There are however different types of policies and laws guiding legislation on marijuana and they include:

  • Prohibition and Criminalization: This would entail any activity using the substance as illegal and criminally punishable by law. 
  • Decriminalization: In this situation, the heavy criminalization is removed and the substance is treated mildly and instead of criminal punishment, the result may just be civil fines.
  • Medical Legislation: In this case, the laws can be made that allow marijuana to be used for medical purposes only.
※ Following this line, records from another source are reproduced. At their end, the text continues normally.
### src/rtl/pipelined_cla_addsub_cla_group4.sv
// 4-bit carry-lookahead group: sum, carry-out and group propagate/generate.
module cla_group4 (
  input  logic [3:0] a_i,
  input  logic [3:0] b_i,
  input  logic       cin_i,
  output logic [3:0] s_o,
  output logic       cout_o,
  output logic       p_o,
  output logic       g_o
);
  logic [3:0] g;
  logic [3:0] p;
  logic [3:0] c;

  // p uses a|b: sufficient for carries; the sum still uses a^b.
  assign g = a_i & b_i;
  assign p = a_i | b_i;

  assign c[0] = cin_i;
  assign c[1] = g[0] | (p[0] & cin_i);
  assign c[2] = g[1] | (p[1] & g[0]) | (p[1] & p[0] & cin_i);
  assign c[3] = g[2] | (p[2] & g[1]) | (p[2] & p[1] & g[0]) | (p[2] & p[1] & p[0] & cin_i);

  assign g_o    = g[3] | (p[3] & g[2]) | (p[3] & p[2] & g[1]) | (p[3] & p[2] & p[1] & g[0]);
  assign p_o    = &p;
  assign cout_o = g_o | (p_o & cin_i);

  assign s_o = a_i ^ b_i ^ c;
endmodule
**config.mk**
```make
export PLATFORM = sky130hd
export DESIGN_NAME = lsu_biu_flat
export DESIGN_NICKNAME = d
export VERILOG_FILES = /design/src/rtl/lsu_biu_if.sv /design/src/rtl/lsu_biu.sv /design/src/flat_wrapper.sv
export SDC_FILE = /design/constraint.sdc
export NUM_CORES = 1
export LEC_CHECK = 0
export ABC_AREA = 1
export CORE_ASPECT_RATIO = 1.5
export CORE_UTILIZATION = 35
export CTS_CLUSTER_SIZE = 20
export DETAILED_ROUTE_END_ITERATION = 8
export PLACE_DENSITY = 0.77
export SYNTH_ARGS = -nofsm -noshare
export SYNTH_HDL_FRONTEND = slang
export SYNTH_SLANG_ARGS = --single-unit
export TNS_END_PERCENT = 50
```
**constraint.sdc**
```tcl
create_clock -name clk -period 5 [get_ports clk]
set_input_delay 0.5 -clock clk [delete_from_list [all_inputs] [get_ports clk]]
set_output_delay 0.5 -clock clk [all_outputs]
set_load 0.03 [all_outputs]
```
module io_shield_frontend #(
    parameter int DEBOUNCE_BITS = 20,
    parameter int REFRESH_BITS  = 18,
    parameter int PWM_BITS      = 4
) (
    input  logic                  clk,
    input  logic                  rst_n,
    io_shield_frontend_if.slave   pins
);
    typedef enum logic [2:0] {
        BTN_UP     = 3'd0,
        BTN_CENTER = 3'd1,
        BTN_DOWN   = 3'd2,
        BTN_LEFT   = 3'd3,
        BTN_RIGHT  = 3'd4
    } button_e;

    localparam logic [PWM_BITS-1:0] PWM_MIN = PWM_BITS'(1);
    localparam logic [PWM_BITS-1:0] PWM_MAX = '1;

    logic [4:0]  btn_level;
    logic [4:0]  btn_pressed;
    logic [4:0]  btn_released;
    logic [23:0] dip_level;
    logic [23:0] dip_pressed;
    logic [23:0] dip_released;

    logic [7:0]              led_value;
    logic [PWM_BITS-1:0]     pwm_value;
    logic [PWM_BITS-1:0]     pwm_count;
    logic [REFRESH_BITS-1:0] refresh_count;
    logic                    pwm_out;
    logic [1:0]              digit;
    logic [3:0]              nibble;
    logic [6:0]              glyph;

    io_shield_debounce #(.WIDTH(5), .BITS(DEBOUNCE_BITS)) u_button_db (
        .clk      (clk),
        .rst_n    (rst_n),
        .raw      (pins.io_button),
        .level    (btn_level),
        .pressed  (btn_pressed),
        .released (btn_released)
    );

    io_shield_debounce #(.WIDTH(24), .BITS(DEBOUNCE_BITS)) u_dip_db (
        .clk      (clk),
        .rst_n    (rst_n),
        .raw      (pins.io_dip),
        .level    (dip_level),
        .pressed  (dip_pressed),
        .released (dip_released)
    );

    // Low DIP bits and all release pulses have no consumer on this board.
    logic unused_ok;
    assign unused_ok = &{1'b0, dip_level[7:0], dip_pressed, dip_released, btn_released,
                         btn_pressed[BTN_CENTER]};

    // Button-driven counter: up beats down, and either press beats the center clear.
    always_ff @(posedge clk or negedge rst_n) begin
        if (!rst_n) begin
            led_value <= 8'h00;
        end else if (btn_pressed[BTN_UP]) begin
            led_value <= led_value + 8'd1;
        end else if (btn_pressed[BTN_DOWN]) begin
            led_value <= led_value - 8'd1;
        end else if (btn_level[BTN_CENTER]) begin
            led_value <= 8'h00;
        end
    end

    // Brightness level, clamped to [1, max] so the counter LEDs never go fully dark.
    always_ff @(posedge clk or negedge rst_n) begin
        if (!rst_n) begin
            pwm_value <= PWM_MAX;
        end else if (btn_pressed[BTN_LEFT] && (pwm_value > PWM_MIN)) begin
            pwm_value <= pwm_value - PWM_MIN;
        end else if (btn_pressed[BTN_RIGHT] && (pwm_value < PWM_MAX)) begin
            pwm_value <= pwm_value + PWM_MIN;
        end
    end

    // Free-running PWM and display refresh timebases.
    always_ff @(posedge clk or negedge rst_n) begin
        if (!rst_n) begin
            pwm_count     <= '0;
            refresh_count <= '0;
        end else begin
            pwm_count     <= pwm_count + 1'b1;
            refresh_count <= refresh_count + 1'b1;
        end
    end

    assign pwm_out = (pwm_count < pwm_value);
    assign digit   = refresh_count[REFRESH_BITS-1 -: 2];

    // Digit nibble select and active-low hex glyph lookup (lowercase b and d).
    // NOTE: every always_comb output gets a default first so no path can infer a latch.
    always_comb begin
        nibble = dip_level[11:8];
        glyph  = 7'b1000000;
        case (digit)
            2'd0: nibble = dip_level[11:8];
            2'd1: nibble = dip_level[15:12];
            2'd2: nibble = dip_level[19:16];
            2'd3: nibble = dip_level[23:20];
            default: nibble = dip_level[11:8];
        endcase
        case (nibble)
            4'h0: glyph = 7'b1000000;
            4'h1: glyph = 7'b1111001;
            4'h2: glyph = 7'b0100100;
            4'h3: glyph = 7'b0110000;
            4'h4: glyph = 7'b0011001;
            4'h5: glyph = 7'b0010010;
            4'h6: glyph = 7'b0000010;
            4'h7: glyph = 7'b1111000;
            4'h8: glyph = 7'b0000000;
            4'h9: glyph = 7'b0010000;
            4'hA: glyph = 7'b0001000;
            4'hB: glyph = 7'b0000011;
            4'hC: glyph = 7'b1000110;
            4'hD: glyph = 7'b0100001;
            4'hE: glyph = 7'b0000110;
            4'hF: glyph = 7'b0001110;
            default: glyph = 7'b1000000;
        endcase
    end

    // Select and segments both derive from the same registered digit, so they switch together.
    assign pins.io_sel = ~(4'b0001 << digit);
    assign pins.io_seg = {1'b1, glyph};
    assign pins.io_led = {dip_level[23:8], led_value & {8{pwm_out}}};
endmodule
==> config.mk <==
export PLATFORM = sky130hd
export DESIGN_NAME = exchange_sequencer
export DESIGN_NICKNAME = d
export VERILOG_FILES = /design/src/rtl/replica_pkg.sv /design/src/rtl/xorshift32.sv /design/src/rtl/exchange_sequencer.sv
export SDC_FILE = /design/constraint.sdc
export NUM_CORES = 1
export LEC_CHECK = 0
export ABC_CLOCK_PERIOD_IN_PS = 2400
export BUFFER_PORTS_ARGS = -buffer_cell sky130_fd_sc_hd__clkbuf_2
export CELL_PAD_IN_SITES_DETAIL_PLACEMENT = 0
export CELL_PAD_IN_SITES_GLOBAL_PLACEMENT = 1
export CORE_MARGIN = 4
export CORE_UTILIZATION = 40
export CTS_CLUSTER_SIZE = 8
export DETAILED_ROUTE_END_ITERATION = 6
export PLACE_DENSITY = 0.89
export SYNTH_ARGS = -nofsm -noshare
export SYNTH_HDL_FRONTEND = slang
export SYNTH_HIERARCHICAL = 1
export SYNTH_SLANG_ARGS = --single-unit
==> constraint.sdc <==
create_clock -name clk -period 2.4 [get_ports clk]
set_clock_uncertainty 0.1 [all_clocks]
set_input_delay 0.36 -clock clk [delete_from_list [all_inputs] [get_ports clk]]
set_output_delay 0.36 -clock clk [all_outputs]
set_load 0.03 [all_outputs]
**config.mk**
```make
export PLATFORM = sky130hd
export DESIGN_NAME = line_buffer_ctrl
export DESIGN_NICKNAME = d
export VERILOG_FILES = /design/src/rtl/lb_ctrl_pkg.sv /design/src/rtl/line_buffer_ctrl_wrap_counter.sv /design/src/rtl/line_buffer_ctrl.sv
export SDC_FILE = /design/constraint.sdc
export NUM_CORES = 1
export LEC_CHECK = 0
export CAP_MARGIN = 10
export CORE_MARGIN = 4
export CORE_UTILIZATION = 30
export DETAILED_ROUTE_END_ITERATION = 8
export PLACE_DENSITY = 0.63
export SLEW_MARGIN = 10
export SYNTH_ARGS = -nofsm -noshare
export SYNTH_HDL_FRONTEND = slang
export SYNTH_HIERARCHICAL = 1
export SYNTH_SLANG_ARGS = --single-unit
```
**constraint.sdc**
```tcl
create_clock -name clk -period 6.92 [get_ports clk]
set_clock_uncertainty 0.05 [all_clocks]
set_input_delay 1.384 -clock clk [delete_from_list [all_inputs] [get_ports clk]]
set_output_delay 1.384 -clock clk [all_outputs]
set_load 0.01 [all_outputs]
```
[src/rtl/mul_norm_pipe.sv]
// Pipelined leading-zero count and left-normalise of a WIDTH-bit mantissa product.
// Latency: ranks($clog2(WIDTH), REG_EVERY) cycles, throughput one operand per cycle.
// Backpressure: valid/ready per rank, ready chained combinationally from out_ready; stalled ranks hold.
//
// Ports:
//   clk, rst             clock, synchronous active-high reset
//   in_valid/in_ready    operand handshake; in_data operand, in_exp exponent
//   out_valid/out_ready  result handshake
//   out_data             in_data shifted left by out_lzc
//   out_lzc              leading-zero count 0..WIDTH (WIDTH for an all-zero operand)
//   out_zero             operand was all zeros
//   out_exp, out_uflow   in_exp - lzc (mod 2**EXP_W) and lzc > in_exp
// Optional feature macro MUL_NORM_EXP_EN: when defined, in_exp/out_exp/out_uflow exist and the
// exponent is carried through the ranks and adjusted in the last rank before its register.
module mul_norm_pipe
    import mul_norm_pkg::*;
#(
    parameter int WIDTH     = 24,
    parameter int REG_EVERY = 2,
    parameter int EXP_W     = 10
) (
    input  logic                     clk,
    input  logic                     rst,
    input  logic                     in_valid,
    output logic                     in_ready,
    input  logic [WIDTH-1:0]         in_data,
`ifdef MUL_NORM_EXP_EN
    input  logic [EXP_W-1:0]         in_exp,
`endif
    output logic                     out_valid,
    input  logic                     out_ready,
    output logic [WIDTH-1:0]         out_data,
    output logic [lzc_w(WIDTH)-1:0]  out_lzc,
    output logic                     out_zero
`ifdef MUL_NORM_EXP_EN
    ,
    output logic [EXP_W-1:0]         out_exp,
    output logic                     out_uflow
`endif
);

    localparam int LVLS  = $clog2(WIDTH);
    localparam int PW    = 1 << LVLS;
    localparam int LW    = lzc_w(WIDTH);
    localparam int RANKS = ranks(LVLS, REG_EVERY);

    // Per-rank payload. lzc holds the raw shift count; the all-zero clamp is applied at the output.
    typedef struct packed {
        logic [PW-1:0]    data;
        logic [LVLS-1:0]  lzc;
        logic             zero;
`ifdef MUL_NORM_EXP_EN
        logic             uflow;
        logic [EXP_W-1:0] exp;
`endif
    } pay_t;

    localparam int PAY_W = $bits(pay_t);

    pay_t           pay_q [RANKS+1];
    pay_t           pay_src;
    logic [RANKS:0] vld;
    logic [RANKS:0] rdy;

    // Operand is left-aligned in a power-of-two field so every level tests a full 2**k slice.
    always_comb begin
        pay_src      = '0;
        pay_src.data = PW'(in_data) << (PW - WIDTH);
        pay_src.zero = (in_data == '0);
`ifdef MUL_NORM_EXP_EN
        pay_src.exp  = in_exp;
`endif
    end

    assign pay_q[0]   = pay_src;
    assign vld[0]     = in_valid;
    assign in_ready   = rdy[0];
    assign rdy[RANKS] = out_ready;
    assign out_valid  = vld[RANKS];

`ifdef MUL_NORM_EXP_EN
    localparam int CW = ((LVLS > EXP_W) ? LVLS : EXP_W) + 1;
`else
    localparam int unused_exp_w = EXP_W;
`endif

    for (genvar r = 0; r < RANKS; r++) begin : g_rank
        localparam int LEFT = LVLS - r * REG_EVERY;
        localparam int HI   = LEFT - 1;
        localparam int NLV  = (LEFT < REG_EVERY) ? LEFT : REG_EVERY;

        logic [PW-1:0]   lvl_data;
        logic [LVLS-1:0] lvl_lzc;
        pay_t            nxt;

        always_comb begin
            nxt      = pay_q[r];
            nxt.data = lvl_data;
            nxt.lzc  = lvl_lzc;
`ifdef MUL_NORM_EXP_EN
            // Last rank: full count is known here. A zero operand keeps its exponent.
            if (r == RANKS - 1 && !pay_q[r].zero) begin
                nxt.uflow = CW'(lvl_lzc) > CW'(pay_q[r].exp);
                nxt.exp   = pay_q[r].exp - EXP_W'(lvl_lzc);
            end
`endif
        end

        mul_norm_stage #(
            .PW    (PW),
            .LVLS  (LVLS),
            .HI    (HI),
            .NLV   (NLV),
            .PAY_W (PAY_W)
        ) u_stage (
            .clk       (clk),
            .rst       (rst),
            .in_valid  (vld[r]),
            .in_ready  (rdy[r]),
            .in_data   (pay_q[r].data),
            .in_lzc    (pay_q[r].lzc),
            .lvl_data  (lvl_data),
            .lvl_lzc   (lvl_lzc),
            .pay_in    (nxt),
            .out_valid (vld[r+1]),
            .out_ready (rdy[r+1]),
            .pay_out   (pay_q[r+1])
        );
    end

    // Bits below the operand field only ever hold the zero padding.
    if (PW > WIDTH) begin : g_pad
        logic unused_pad;
        assign unused_pad = ^pay_q[RANKS].data[PW-WIDTH-1:0];
    end

    assign out_data = pay_q[RANKS].data[PW-1 -: WIDTH];
    // An all-zero operand drives every level, leaving PW-1 in lzc; report WIDTH instead.
    assign out_lzc  = pay_q[RANKS].zero ? LW'(WIDTH) : LW'(pay_q[RANKS].lzc);
    assign out_zero = pay_q[RANKS].zero;
`ifdef MUL_NORM_EXP_EN
    assign out_exp   = pay_q[RANKS].exp;
    assign out_uflow = pay_q[RANKS].uflow;
`endif

endmodule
  • Full Legalisation: This would involve a total legalization of the substance, removing it from the list of controlled substances and enacting new laws to guide it’s legal production, use and sales. 

There are some benefits that are associated with the decriminalization and the legalization of the substance and they include the fact that it will reduce drastically the cost of enforcing drug laws, and also the cost of accommodating and feeding inmates who are incarcerated from non-violent drug related crimes. It would also go without saying that decriminalizing marijuana would result in millions of dollars added to the economy, there would be an increase in jobs, there would be a reduction in the incidences of drug related gang wars, it would also reduce the allegations of using marijuana as a way of targeting black Americans. In addition, the use and support for the use of Marijuana has gained popularity with the most of American citizens; a study conducted shows that over 65% of America’s voting population favour the legalization of marijuana for Adult use and over 90% are in support of the legalization of marijuana for medical purposes.